• **Required action**: Once the line holding "synth_warnings: 0" is found in the listing below, write it out and each later line exactly, up to and including the one holding "cts_setup_buffers: 0".

• **Data excerpts**:
==> src/rtl/uart_tx_arbiter.sv <==
// Round-robin arbiter sharing one uart_tx core among NREQ packet streams.
// Packets are atomic; the grant moves only on a last byte or an idle-hold timeout.
module uart_tx_arbiter #(
    parameter int NREQ     = 4,
    parameter int DBIT     = 8,
    parameter int HOLD_MAX = 255
) (
    input  logic                 clk,
    input  logic                 reset,
    input  logic [NREQ-1:0]      req,
    input  logic [NREQ-1:0]      last,
    input  logic [NREQ*DBIT-1:0] din,
    output logic [NREQ-1:0]      ack,
    output logic [NREQ-1:0]      grant,
    output logic                 tx_start,
    output logic [DBIT-1:0]      d_in,
    input  logic                 tx_done_tick,
    output logic                 busy
);

    localparam int PW = (NREQ > 1) ? $clog2(NREQ) : 1;

    typedef enum logic [1:0] {IDLE, LOAD, WAIT, HOLD} state_t;

    state_t          state_q, state_d;
    logic [PW-1:0]   ptr_q, ptr_d;
    logic [PW-1:0]   sel_q, sel_d;
    logic            last_q, last_d;
    logic [15:0]     hold_q, hold_d;
    logic [NREQ-1:0] grant_q, grant_d;
    logic [DBIT-1:0] d_in_q, d_in_d;

    logic [DBIT-1:0] din_a [NREQ];
    logic [PW-1:0]   idx;
    logic [PW-1:0]   pick;
    logic            pick_valid;
    logic [PW-1:0]   sel_inc;

    always_comb begin
        for (int unsigned i = 0; i < NREQ; i++) begin
            din_a[i] = din[i*DBIT +: DBIT];
        end
    end

    // First requester at or above ptr, wrapping modulo NREQ.
    always_comb begin
        idx        = '0;
        pick       = '0;
        pick_valid = 1'b0;
        for (int unsigned k = 0; k < NREQ; k++) begin
            idx = PW'((32'(ptr_q) + k) % NREQ);
            if (!pick_valid && req[idx]) begin
                pick_valid = 1'b1;
                pick       = idx;
            end
        end
    end

    assign sel_inc = (sel_q == PW'(NREQ - 1)) ? '0 : sel_q + PW'(1);

    always_ff @(posedge clk or posedge reset) begin
        if (reset) begin
            state_q <= IDLE;
            ptr_q   <= '0;
            sel_q   <= '0;
            last_q  <= 1'b0;
            hold_q  <= '0;
            grant_q <= '0;
            d_in_q  <= '0;
        end else begin
            state_q <= state_d;
            ptr_q   <= ptr_d;
            sel_q   <= sel_d;
            last_q  <= last_d;
            hold_q  <= hold_d;
            grant_q <= grant_d;
            d_in_q  <= d_in_d;
        end
    end

    always_comb begin
        state_d = state_q;
        ptr_d   = ptr_q;
        sel_d   = sel_q;
        last_d  = last_q;
        hold_d  = hold_q;
        grant_d = grant_q;
        d_in_d  = d_in_q;
        case (state_q)
            IDLE: begin
                if (pick_valid) begin
                    sel_d       = pick;
                    grant_d     = '0;
                    grant_d[pick] = 1'b1;
                    d_in_d      = din_a[pick];
                    last_d      = last[pick];
                    state_d     = LOAD;
                end
            end
            LOAD: state_d = WAIT;
            WAIT: begin
                if (tx_done_tick) begin
                    if (last_q) begin
                        grant_d = '0;
                        ptr_d   = sel_inc;
                        state_d = IDLE;
                    end else begin
                        hold_d  = '0;
                        state_d = HOLD;
                    end
                end
            end
            HOLD: begin
                // Release after HOLD_MAX consecutive idle cycles in HOLD.
                if (req[sel_q]) begin
                    d_in_d  = din_a[sel_q];
                    last_d  = last[sel_q];
                    state_d = LOAD;
                end else if (hold_q + 16'd1 == 16'(HOLD_MAX)) begin
                    hold_d  = '0;
                    grant_d = '0;
                    ptr_d   = sel_inc;
                    state_d = IDLE;
                end else begin
                    hold_d  = hold_q + 16'd1;
                end
            end
            default: state_d = IDLE;
        endcase
    end

    always_comb begin
        tx_start = (state_q == LOAD);
        busy     = (state_q != IDLE);
        ack      = '0;
        if (state_q == WAIT && tx_done_tick) begin
            ack[sel_q] = 1'b1;
        end
    end

    assign grant = grant_q;
    assign d_in  = d_in_q;

endmodule
==> config.mk <==
export PLATFORM = sky130hd
export DESIGN_NAME = uart_tx_arbiter
export DESIGN_NICKNAME = d
export VERILOG_FILES = /design/src/rtl/uart_tx_arbiter.sv
export SDC_FILE = /design/constraint.sdc
export NUM_CORES = 1
export LEC_CHECK = 0
export CORE_ASPECT_RATIO = 1.2
export CORE_MARGIN = 2
export CORE_UTILIZATION = 40
export DETAILED_ROUTE_END_ITERATION = 16
export MAX_ROUTING_LAYER = met4
export PLACE_DENSITY = 0.66
export SLEW_MARGIN = 10
export SYNTH_ARGS = -nofsm -noshare
export SYNTH_HDL_FRONTEND = slang
export SYNTH_SLANG_ARGS = --single-unit
export TNS_END_PERCENT = 30
==> constraint.sdc <==
create_clock -name clk -period 5.82 [get_ports clk]
set_input_delay 0.873 -clock clk [delete_from_list [all_inputs] [get_ports clk]]
set_output_delay 0.873 -clock clk [all_outputs]
set_load 0.005 [all_outputs]
Yosys cells after proc, flatten, opt, wreduce, memory -nomap -nowiden
Index checks and enable logic that the tools add are counted.
Widths: inputs -> output; s select.
{ "classes": {"add_sub_neg": 5, "n_lt_le_gt_ge": 10, "eq_ne": 13, "n_mux": 62, "n_bitwise": 2, "reduce_logical": 20} }
{ "ops": {"columns": ["operator", "count"], "rows": [
  ["$mux 16", 4],
  ["$mux 8", 6],
  ["$bmux 8 s2", 2],
  ["$pmux 16 s2", 1],
  ["$mux 2", 14],
  ["$mux 4", 6],
  ["$lt 2x3->1 const B", 6],
  ["$add 16x1->16 const B", 1],
  ["$eq 16x8->1 const B", 1],
  ["$pmux 8 s2", 1],
  ["$mux 1", 15],
  ["$bmux 1 s2", 7],
  ["$ne 2x2->1 const B", 7],
  ["$pmux 4 s3", 1],
  ["$pmux 2 s4", 1],
  ["$eq 2x2->1 const B", 3],
  ["$ge 3x3->1 const B", 2],
  ["$logic_and 1x1->1", 6],
  ["$not 2->3", 2],
  ["$reduce_and 3->1", 2],
  ["$reduce_and 6->1", 1],
  ["$reduce_bool 2->1", 3],
  ["$reduce_and 5->1", 1],
  ["$add 2x1->2 const B", 2],
  ["other kinds (12)", 17]
]} }
{ "word_totals": {"reg_bits": 35, "in_bits": 43, "word_cells": 119} }

Logic depth before layout (Yosys ltp)
{ "logic_depth": {"depth_word": 18, "mapped_depth": 8, "mapped_depth_nobuf": 8} }

Worst setup path after synthesis
OpenSTA, ideal clock, no wires.
{ "synth_path": {"kind": "input to register", "startpoint": "in req[3]", "endpoint": "reg ptr_q[0]", "setup_time_ps": 125, "arrival_time_ps": 2328, "slack_ps": 3367, "cell_stages": 7, "path_cell_list": "mux4_2 -> nor2_2 -> inv_1 -> nand2_1 -> nand4_1 -> nand2_1 -> mux2_2"} }
{ "synth_via": {"elab_chain_cells": 4} }
{ "synth_rtl": {"columns": ["item", "line", "source"], "rows": [
  ["start: declaration", "10", "input logic [NREQ-1:0] req,"],
  ["$bmux 1 s2", "115", "if (req[sel_q]) begin"],
  ["$mux 1 (implied by the code)", "115", null],
  ["$ne 2x2->1 (no line)", null, null],
  ["$reduce_and 5->1 (no line)", null, null],
  ["end signal: assignment", "72", "ptr_q <= ptr_d;"],
  ["end: declaration", "26", "logic [PW-1:0] ptr_q, ptr_d;"]
]} }
No other way between the ends. The select of a mux whose other input is x is not followed.
A chain may end at the register's enable or synchronous reset.

Worst setup path in the final report
{ "layout_path": {"startpoint": "in tx_done_tick", "endpoint": "out ack[3]"} }
{ "layout_via": {"elab_chain_cells": 2} }
{ "layout_rtl": {"columns": ["item", "line", "source"], "rows": [
  ["start: declaration", "17", "input logic tx_done_tick,"],
  ["$logic_and 1x1->1", "136", "if (state_q == WAIT && tx_done_tick) begin"],
  ["$mux 4", "136", null],
  ["end: declaration", "13", "output logic [NREQ-1:0] ack,"]
]} }
No other way between the ends.

==> out/qor.yml <==
detailed_routing:
  post_drt_wl_per_cell_um: 15.6
  vias: 2483
  drc: 0
  dr.pass1.iters: 4
  routed_wl_mm: 6.74
  viasPerCell: 5.75
  drtIter0Drc: 75
  ant_nets: 0
yosys:
  yosysTopAreaCellShare_pct: 33.0
  synthArstFlopShare_pct: 100
  synthFlopType: "dfrtp_1"
  synth-edff-count: 0
  netlist_instances: 290
  synth_warnings: 0
  syn_area_per_cell_um2: 9.16
  syn-num-nets: 339
  netlist_top_cells_area: "dfrtp_1, mux4_2, mux2i_1"
  netlist_area_um2: 2660
  synth_top_area_cell: "dfrtp_1"
  ys_ff_latch: 35
  ys_seq_area_share_pct: 33.0
  synth.distinct_cells: 49
cts:
  clk_path_buf_depth: 2
  cts.root.buffer_cell: "clkbuf_8"
  cts_hold_buf: 0
  ctsHtreeMaxLevel: 2
  cts_tree: "built"
  cts_setup_buffers: 0
  cts_made_buffers: 5
  ctsResizeCount: 0
  clk_latency_ns: 0.29
  cts.sinks: 35
  path_clk_slew_ns: 0.08
floorplanning:
  die_h_um: 93.3
  fp-row-count: 32
  start_util_pct: 41.2
  die-area_um2: 7310
  io-pin-count: 61
  core-area_um2: 6450
  die_w_um: 78.4
place:
  portBuffers: 60
  gp_congestion: 0.935
  dp_hpwl_mm: 5.08
sta:
  rsz0062_at_grt: "false"
  period_minus_slack_ns: 3.23
  slew_violations: 0
  tns_ns: 0
  relSlewSlack_pct: 48.9
  fin_crit_sh_pct: 55.5
  worstMarginPinSlew_ns: 0.766
  setup_viol: 0
  hold_violations: 0
  fmax_mhz: 310
  skew_ns: 0.0110
global_route:
  grt_max_degree: 36
  grt_overflow: 0
  grt_pass1_wl_mm: 11.4
  antenna_found_initial: 0
  grt_pass1_vias: 2448
  grtUsageTotal_pct: 20.3
setup_path:
  cp-endpoint: "ack[3]"
  reg2regPathDepth: 6
  required_ns: 4.95
  cp-end-kind: "primary output"
  crit_chain: "clkdlybuf4s50_1 > and3_1 > and2_1 > clkdlybuf4s50_1"
  crit_slowest_cell: "clkdlybuf4s50_1"
  cp.depth: 4
  reg2reg_from: "sel_q[0]$_DFFE_PP0P_"
  critPathMaxFanout: 6
  critPathTopFamily: "buffers and inverters"
  cp-start-kind: "primary input"
  timing.rr.end: "grant[3]$_DFFE_PP0P_"
  cp-startpoint: "tx_done_tick"
  cp.arrival_ns: 2.36
  regToRegSetupSlack_ns: 3.05
  timing.critical_path.buf_inv: 2
  criticalPathCategory: "primary input to primary output"
  path_common_cell: "clkdlybuf4s50_1"
  slowest_delay_ns: 0.52
finish:
  finalNetCount: 395
  area_delta_synth_final_pct: 28.7
  antenna_cells: 0
  ff_latch_area_um2: 876
  drive_gt1_share_pct: 12.4
  fill_cells: 627
  finalCoreUtilization_pct: 53.0
  multi_input_area_um2: 1660
outcome:
  status: "finished, final reports clean"
power:
  ir_drop_uv: 164
  p_leak_nw: 1.40
  power_density_nw_per_um2: 378
job:
  cap_violations: 0
min_path:
  min-delay-start: "grant[3]$_DFFE_PP0P_"
  hp-class: "flip-flop to flip-flop"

• **Answer to this task**:
  synth_warnings: 0
  syn_area_per_cell_um2: 9.16
  syn-num-nets: 339
  netlist_top_cells_area: "dfrtp_1, mux4_2, mux2i_1"
  netlist_area_um2: 2660
  synth_top_area_cell: "dfrtp_1"
  ys_ff_latch: 35
  ys_seq_area_share_pct: 33.0
  synth.distinct_cells: 49
cts:
  clk_path_buf_depth: 2
  cts.root.buffer_cell: "clkbuf_8"
  cts_hold_buf: 0
  ctsHtreeMaxLevel: 2
  cts_tree: "built"
  cts_setup_buffers: 0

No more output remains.